WHAT NEEDS TO BE DONE
The data that follows is to be given again, exactly as written.

[Opening DATA EXTRACTS section]

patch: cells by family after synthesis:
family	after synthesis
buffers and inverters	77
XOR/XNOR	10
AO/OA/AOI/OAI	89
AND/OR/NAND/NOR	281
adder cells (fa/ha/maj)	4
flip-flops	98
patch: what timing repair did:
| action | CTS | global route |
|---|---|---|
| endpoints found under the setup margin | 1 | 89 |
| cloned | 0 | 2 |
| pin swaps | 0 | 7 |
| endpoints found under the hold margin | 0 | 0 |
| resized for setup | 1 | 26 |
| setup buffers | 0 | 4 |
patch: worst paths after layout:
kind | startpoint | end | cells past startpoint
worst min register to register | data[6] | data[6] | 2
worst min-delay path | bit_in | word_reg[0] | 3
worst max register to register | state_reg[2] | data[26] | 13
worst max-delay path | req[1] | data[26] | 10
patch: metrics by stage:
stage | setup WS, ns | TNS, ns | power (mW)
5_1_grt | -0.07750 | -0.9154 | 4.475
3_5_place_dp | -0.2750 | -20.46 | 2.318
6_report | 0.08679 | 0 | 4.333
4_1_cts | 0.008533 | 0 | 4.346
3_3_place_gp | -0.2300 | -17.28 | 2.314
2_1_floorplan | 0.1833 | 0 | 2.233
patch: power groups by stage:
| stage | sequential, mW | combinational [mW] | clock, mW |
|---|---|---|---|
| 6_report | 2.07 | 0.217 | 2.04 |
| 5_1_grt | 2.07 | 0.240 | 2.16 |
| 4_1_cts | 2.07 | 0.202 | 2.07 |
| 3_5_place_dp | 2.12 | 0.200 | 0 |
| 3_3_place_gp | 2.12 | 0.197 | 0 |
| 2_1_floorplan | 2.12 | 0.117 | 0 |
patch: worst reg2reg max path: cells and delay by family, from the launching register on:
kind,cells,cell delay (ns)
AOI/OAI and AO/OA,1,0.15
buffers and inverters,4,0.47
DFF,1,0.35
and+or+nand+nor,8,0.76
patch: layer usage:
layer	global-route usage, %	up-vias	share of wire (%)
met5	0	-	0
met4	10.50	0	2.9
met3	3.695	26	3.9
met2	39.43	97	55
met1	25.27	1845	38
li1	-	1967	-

[Closing DATA EXTRACTS section]

SOLUTION TO THIS EXERCISE
patch: cells by family after synthesis:
family	after synthesis
buffers and inverters	77
XOR/XNOR	10
AO/OA/AOI/OAI	89
AND/OR/NAND/NOR	281
adder cells (fa/ha/maj)	4
flip-flops	98
patch: what timing repair did:
| action | CTS | global route |
|---|---|---|
| endpoints found under the setup margin | 1 | 89 |
| cloned | 0 | 2 |
| pin swaps | 0 | 7 |
| endpoints found under the hold margin | 0 | 0 |
| resized for setup | 1 | 26 |
| setup buffers | 0 | 4 |
patch: worst paths after layout:
kind | startpoint | end | cells past startpoint
worst min register to register | data[6] | data[6] | 2
worst min-delay path | bit_in | word_reg[0] | 3
worst max register to register | state_reg[2] | data[26] | 13
worst max-delay path | req[1] | data[26] | 10
patch: metrics by stage:
stage | setup WS, ns | TNS, ns | power (mW)
5_1_grt | -0.07750 | -0.9154 | 4.475
3_5_place_dp | -0.2750 | -20.46 | 2.318
6_report | 0.08679 | 0 | 4.333
4_1_cts | 0.008533 | 0 | 4.346
3_3_place_gp | -0.2300 | -17.28 | 2.314
2_1_floorplan | 0.1833 | 0 | 2.233
patch: power groups by stage:
| stage | sequential, mW | combinational [mW] | clock, mW |
|---|---|---|---|
| 6_report | 2.07 | 0.217 | 2.04 |
| 5_1_grt | 2.07 | 0.240 | 2.16 |
| 4_1_cts | 2.07 | 0.202 | 2.07 |
| 3_5_place_dp | 2.12 | 0.200 | 0 |
| 3_3_place_gp | 2.12 | 0.197 | 0 |
| 2_1_floorplan | 2.12 | 0.117 | 0 |
patch: worst reg2reg max path: cells and delay by family, from the launching register on:
kind,cells,cell delay (ns)
AOI/OAI and AO/OA,1,0.15
buffers and inverters,4,0.47
DFF,1,0.35
and+or+nand+nor,8,0.76
patch: layer usage:
layer	global-route usage, %	up-vias	share of wire (%)
met5	0	-	0
met4	10.50	0	2.9
met3	3.695	26	3.9
met2	39.43	97	55
met1	25.27	1845	38
li1	-	1967	-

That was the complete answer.